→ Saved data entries

__________

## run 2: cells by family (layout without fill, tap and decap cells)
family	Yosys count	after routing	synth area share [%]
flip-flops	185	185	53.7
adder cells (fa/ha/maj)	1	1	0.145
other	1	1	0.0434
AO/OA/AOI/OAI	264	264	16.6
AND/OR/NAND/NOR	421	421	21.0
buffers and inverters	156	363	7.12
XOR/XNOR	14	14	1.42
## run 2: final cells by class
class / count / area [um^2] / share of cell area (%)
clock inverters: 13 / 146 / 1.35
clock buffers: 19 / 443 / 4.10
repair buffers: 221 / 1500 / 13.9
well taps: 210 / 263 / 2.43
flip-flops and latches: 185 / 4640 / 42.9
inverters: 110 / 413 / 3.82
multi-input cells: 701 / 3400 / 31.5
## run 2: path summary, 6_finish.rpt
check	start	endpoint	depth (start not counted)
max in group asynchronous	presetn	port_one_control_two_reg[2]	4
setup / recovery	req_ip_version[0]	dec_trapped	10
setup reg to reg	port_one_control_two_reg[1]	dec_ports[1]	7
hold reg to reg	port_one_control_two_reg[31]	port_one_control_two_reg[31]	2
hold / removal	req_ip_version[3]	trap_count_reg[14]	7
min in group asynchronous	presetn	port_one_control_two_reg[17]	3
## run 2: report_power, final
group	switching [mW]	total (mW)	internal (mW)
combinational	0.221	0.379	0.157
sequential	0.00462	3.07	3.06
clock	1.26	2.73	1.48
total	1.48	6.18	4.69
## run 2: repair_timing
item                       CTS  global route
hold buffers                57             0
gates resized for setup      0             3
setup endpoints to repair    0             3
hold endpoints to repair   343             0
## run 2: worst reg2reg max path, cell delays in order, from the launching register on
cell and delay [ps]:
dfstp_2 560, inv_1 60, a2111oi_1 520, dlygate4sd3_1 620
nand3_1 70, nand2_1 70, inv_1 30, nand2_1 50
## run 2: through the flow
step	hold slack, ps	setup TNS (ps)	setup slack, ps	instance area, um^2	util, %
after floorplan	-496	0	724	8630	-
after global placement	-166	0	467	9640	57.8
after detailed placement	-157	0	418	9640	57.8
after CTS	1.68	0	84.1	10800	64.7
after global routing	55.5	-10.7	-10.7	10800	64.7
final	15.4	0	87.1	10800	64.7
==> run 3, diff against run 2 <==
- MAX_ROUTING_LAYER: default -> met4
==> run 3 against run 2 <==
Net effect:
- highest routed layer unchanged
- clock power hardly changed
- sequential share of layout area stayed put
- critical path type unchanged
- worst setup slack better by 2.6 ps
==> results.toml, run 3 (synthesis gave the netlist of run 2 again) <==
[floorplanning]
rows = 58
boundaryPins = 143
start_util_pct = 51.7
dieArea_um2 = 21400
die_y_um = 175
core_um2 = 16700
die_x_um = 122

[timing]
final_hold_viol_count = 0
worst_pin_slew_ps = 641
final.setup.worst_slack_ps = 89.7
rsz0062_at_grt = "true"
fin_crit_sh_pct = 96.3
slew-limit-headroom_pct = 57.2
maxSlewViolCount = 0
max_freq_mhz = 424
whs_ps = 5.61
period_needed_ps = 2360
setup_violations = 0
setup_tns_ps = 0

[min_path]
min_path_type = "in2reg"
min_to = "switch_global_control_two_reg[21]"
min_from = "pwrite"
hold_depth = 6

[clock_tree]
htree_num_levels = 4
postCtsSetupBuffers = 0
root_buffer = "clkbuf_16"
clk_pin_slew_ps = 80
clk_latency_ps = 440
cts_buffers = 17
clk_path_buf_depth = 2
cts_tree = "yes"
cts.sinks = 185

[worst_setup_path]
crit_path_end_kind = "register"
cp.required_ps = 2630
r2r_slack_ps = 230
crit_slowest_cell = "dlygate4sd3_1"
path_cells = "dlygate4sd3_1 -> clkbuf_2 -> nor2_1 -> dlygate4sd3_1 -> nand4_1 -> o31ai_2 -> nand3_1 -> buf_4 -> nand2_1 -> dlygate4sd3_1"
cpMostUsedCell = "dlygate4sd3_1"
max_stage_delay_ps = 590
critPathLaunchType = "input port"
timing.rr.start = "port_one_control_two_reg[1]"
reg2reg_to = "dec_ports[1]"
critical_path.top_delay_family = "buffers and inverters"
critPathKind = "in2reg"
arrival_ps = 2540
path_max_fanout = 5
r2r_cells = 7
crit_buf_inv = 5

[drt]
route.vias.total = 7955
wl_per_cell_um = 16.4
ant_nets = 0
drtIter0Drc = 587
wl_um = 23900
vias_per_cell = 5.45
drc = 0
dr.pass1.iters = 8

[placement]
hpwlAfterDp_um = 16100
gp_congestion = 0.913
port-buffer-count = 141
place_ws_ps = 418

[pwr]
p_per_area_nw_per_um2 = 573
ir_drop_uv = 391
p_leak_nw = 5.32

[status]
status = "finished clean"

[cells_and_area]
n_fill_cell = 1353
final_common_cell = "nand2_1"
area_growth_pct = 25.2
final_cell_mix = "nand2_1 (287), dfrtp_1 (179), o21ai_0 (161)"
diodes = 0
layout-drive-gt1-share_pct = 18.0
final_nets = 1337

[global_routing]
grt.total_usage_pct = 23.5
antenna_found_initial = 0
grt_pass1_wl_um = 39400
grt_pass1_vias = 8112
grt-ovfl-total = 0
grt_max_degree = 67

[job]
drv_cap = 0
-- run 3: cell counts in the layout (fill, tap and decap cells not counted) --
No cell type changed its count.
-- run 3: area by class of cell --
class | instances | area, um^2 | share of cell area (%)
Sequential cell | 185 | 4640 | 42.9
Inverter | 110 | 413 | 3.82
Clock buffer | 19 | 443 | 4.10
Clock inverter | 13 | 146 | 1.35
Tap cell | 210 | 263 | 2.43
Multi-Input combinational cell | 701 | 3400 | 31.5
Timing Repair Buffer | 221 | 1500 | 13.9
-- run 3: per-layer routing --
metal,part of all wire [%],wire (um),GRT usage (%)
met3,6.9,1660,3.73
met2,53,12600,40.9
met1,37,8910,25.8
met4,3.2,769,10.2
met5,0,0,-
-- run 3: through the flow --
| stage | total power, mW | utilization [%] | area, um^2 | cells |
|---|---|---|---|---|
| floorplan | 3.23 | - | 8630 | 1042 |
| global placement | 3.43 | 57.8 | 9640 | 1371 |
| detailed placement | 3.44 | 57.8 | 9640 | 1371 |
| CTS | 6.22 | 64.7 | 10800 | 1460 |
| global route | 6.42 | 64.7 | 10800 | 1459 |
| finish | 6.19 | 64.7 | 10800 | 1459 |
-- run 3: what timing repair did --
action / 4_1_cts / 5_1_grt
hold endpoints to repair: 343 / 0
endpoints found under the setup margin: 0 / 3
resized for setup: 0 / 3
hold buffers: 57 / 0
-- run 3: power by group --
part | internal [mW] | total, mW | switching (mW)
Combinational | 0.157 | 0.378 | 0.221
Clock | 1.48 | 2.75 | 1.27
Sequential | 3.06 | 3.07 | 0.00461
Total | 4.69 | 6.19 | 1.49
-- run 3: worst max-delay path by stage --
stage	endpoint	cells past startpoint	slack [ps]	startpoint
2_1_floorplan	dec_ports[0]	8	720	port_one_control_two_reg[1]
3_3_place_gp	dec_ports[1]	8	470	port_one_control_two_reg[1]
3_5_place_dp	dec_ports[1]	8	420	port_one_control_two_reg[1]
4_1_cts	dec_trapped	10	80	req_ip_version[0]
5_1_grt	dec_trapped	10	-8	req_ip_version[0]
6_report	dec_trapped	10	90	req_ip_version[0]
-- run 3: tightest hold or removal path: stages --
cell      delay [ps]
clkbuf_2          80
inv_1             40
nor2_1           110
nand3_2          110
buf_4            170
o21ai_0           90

__________

→ TASK REQUIREMENTS
All of the records above should be given again exactly as written.

→ RESPONSE TO THIS TASK
## run 2: cells by family (layout without fill, tap and decap cells)
family	Yosys count	after routing	synth area share [%]
flip-flops	185	185	53.7
adder cells (fa/ha/maj)	1	1	0.145
other	1	1	0.0434
AO/OA/AOI/OAI	264	264	16.6
AND/OR/NAND/NOR	421	421	21.0
buffers and inverters	156	363	7.12
XOR/XNOR	14	14	1.42
## run 2: final cells by class
class / count / area [um^2] / share of cell area (%)
clock inverters: 13 / 146 / 1.35
clock buffers: 19 / 443 / 4.10
repair buffers: 221 / 1500 / 13.9
well taps: 210 / 263 / 2.43
flip-flops and latches: 185 / 4640 / 42.9
inverters: 110 / 413 / 3.82
multi-input cells: 701 / 3400 / 31.5
## run 2: path summary, 6_finish.rpt
check	start	endpoint	depth (start not counted)
max in group asynchronous	presetn	port_one_control_two_reg[2]	4
setup / recovery	req_ip_version[0]	dec_trapped	10
setup reg to reg	port_one_control_two_reg[1]	dec_ports[1]	7
hold reg to reg	port_one_control_two_reg[31]	port_one_control_two_reg[31]	2
hold / removal	req_ip_version[3]	trap_count_reg[14]	7
min in group asynchronous	presetn	port_one_control_two_reg[17]	3
## run 2: report_power, final
group	switching [mW]	total (mW)	internal (mW)
combinational	0.221	0.379	0.157
sequential	0.00462	3.07	3.06
clock	1.26	2.73	1.48
total	1.48	6.18	4.69
## run 2: repair_timing
item                       CTS  global route
hold buffers                57             0
gates resized for setup      0             3
setup endpoints to repair    0             3
hold endpoints to repair   343             0
## run 2: worst reg2reg max path, cell delays in order, from the launching register on
cell and delay [ps]:
dfstp_2 560, inv_1 60, a2111oi_1 520, dlygate4sd3_1 620
nand3_1 70, nand2_1 70, inv_1 30, nand2_1 50
## run 2: through the flow
step	hold slack, ps	setup TNS (ps)	setup slack, ps	instance area, um^2	util, %
after floorplan	-496	0	724	8630	-
after global placement	-166	0	467	9640	57.8
after detailed placement	-157	0	418	9640	57.8
after CTS	1.68	0	84.1	10800	64.7
after global routing	55.5	-10.7	-10.7	10800	64.7
final	15.4	0	87.1	10800	64.7
==> run 3, diff against run 2 <==
- MAX_ROUTING_LAYER: default -> met4
==> run 3 against run 2 <==
Net effect:
- highest routed layer unchanged
- clock power hardly changed
- sequential share of layout area stayed put
- critical path type unchanged
- worst setup slack better by 2.6 ps
==> results.toml, run 3 (synthesis gave the netlist of run 2 again) <==
[floorplanning]
rows = 58
boundaryPins = 143
start_util_pct = 51.7
dieArea_um2 = 21400
die_y_um = 175
core_um2 = 16700
die_x_um = 122

[timing]
final_hold_viol_count = 0
worst_pin_slew_ps = 641
final.setup.worst_slack_ps = 89.7
rsz0062_at_grt = "true"
fin_crit_sh_pct = 96.3
slew-limit-headroom_pct = 57.2
maxSlewViolCount = 0
max_freq_mhz = 424
whs_ps = 5.61
period_needed_ps = 2360
setup_violations = 0
setup_tns_ps = 0

[min_path]
min_path_type = "in2reg"
min_to = "switch_global_control_two_reg[21]"
min_from = "pwrite"
hold_depth = 6

[clock_tree]
htree_num_levels = 4
postCtsSetupBuffers = 0
root_buffer = "clkbuf_16"
clk_pin_slew_ps = 80
clk_latency_ps = 440
cts_buffers = 17
clk_path_buf_depth = 2
cts_tree = "yes"
cts.sinks = 185

[worst_setup_path]
crit_path_end_kind = "register"
cp.required_ps = 2630
r2r_slack_ps = 230
crit_slowest_cell = "dlygate4sd3_1"
path_cells = "dlygate4sd3_1 -> clkbuf_2 -> nor2_1 -> dlygate4sd3_1 -> nand4_1 -> o31ai_2 -> nand3_1 -> buf_4 -> nand2_1 -> dlygate4sd3_1"
cpMostUsedCell = "dlygate4sd3_1"
max_stage_delay_ps = 590
critPathLaunchType = "input port"
timing.rr.start = "port_one_control_two_reg[1]"
reg2reg_to = "dec_ports[1]"
critical_path.top_delay_family = "buffers and inverters"
critPathKind = "in2reg"
arrival_ps = 2540
path_max_fanout = 5
r2r_cells = 7
crit_buf_inv = 5

[drt]
route.vias.total = 7955
wl_per_cell_um = 16.4
ant_nets = 0
drtIter0Drc = 587
wl_um = 23900
vias_per_cell = 5.45
drc = 0
dr.pass1.iters = 8

[placement]
hpwlAfterDp_um = 16100
gp_congestion = 0.913
port-buffer-count = 141
place_ws_ps = 418

[pwr]
p_per_area_nw_per_um2 = 573
ir_drop_uv = 391
p_leak_nw = 5.32

[status]
status = "finished clean"

[cells_and_area]
n_fill_cell = 1353
final_common_cell = "nand2_1"
area_growth_pct = 25.2
final_cell_mix = "nand2_1 (287), dfrtp_1 (179), o21ai_0 (161)"
diodes = 0
layout-drive-gt1-share_pct = 18.0
final_nets = 1337

[global_routing]
grt.total_usage_pct = 23.5
antenna_found_initial = 0
grt_pass1_wl_um = 39400
grt_pass1_vias = 8112
grt-ovfl-total = 0
grt_max_degree = 67

[job]
drv_cap = 0
-- run 3: cell counts in the layout (fill, tap and decap cells not counted) --
No cell type changed its count.
-- run 3: area by class of cell --
class | instances | area, um^2 | share of cell area (%)
Sequential cell | 185 | 4640 | 42.9
Inverter | 110 | 413 | 3.82
Clock buffer | 19 | 443 | 4.10
Clock inverter | 13 | 146 | 1.35
Tap cell | 210 | 263 | 2.43
Multi-Input combinational cell | 701 | 3400 | 31.5
Timing Repair Buffer | 221 | 1500 | 13.9
-- run 3: per-layer routing --
metal,part of all wire [%],wire (um),GRT usage (%)
met3,6.9,1660,3.73
met2,53,12600,40.9
met1,37,8910,25.8
met4,3.2,769,10.2
met5,0,0,-
-- run 3: through the flow --
| stage | total power, mW | utilization [%] | area, um^2 | cells |
|---|---|---|---|---|
| floorplan | 3.23 | - | 8630 | 1042 |
| global placement | 3.43 | 57.8 | 9640 | 1371 |
| detailed placement | 3.44 | 57.8 | 9640 | 1371 |
| CTS | 6.22 | 64.7 | 10800 | 1460 |
| global route | 6.42 | 64.7 | 10800 | 1459 |
| finish | 6.19 | 64.7 | 10800 | 1459 |
-- run 3: what timing repair did --
action / 4_1_cts / 5_1_grt
hold endpoints to repair: 343 / 0
endpoints found under the setup margin: 0 / 3
resized for setup: 0 / 3
hold buffers: 57 / 0
-- run 3: power by group --
part | internal [mW] | total, mW | switching (mW)
Combinational | 0.157 | 0.378 | 0.221
Clock | 1.48 | 2.75 | 1.27
Sequential | 3.06 | 3.07 | 0.00461
Total | 4.69 | 6.19 | 1.49
-- run 3: worst max-delay path by stage --
stage	endpoint	cells past startpoint	slack [ps]	startpoint
2_1_floorplan	dec_ports[0]	8	720	port_one_control_two_reg[1]
3_3_place_gp	dec_ports[1]	8	470	port_one_control_two_reg[1]
3_5_place_dp	dec_ports[1]	8	420	port_one_control_two_reg[1]
4_1_cts	dec_trapped	10	80	req_ip_version[0]
5_1_grt	dec_trapped	10	-8	req_ip_version[0]
6_report	dec_trapped	10	90	req_ip_version[0]
-- run 3: tightest hold or removal path: stages --
cell      delay [ps]
clkbuf_2          80
inv_1             40
nor2_1           110
nand3_2          110
buf_4            170
o21ai_0           90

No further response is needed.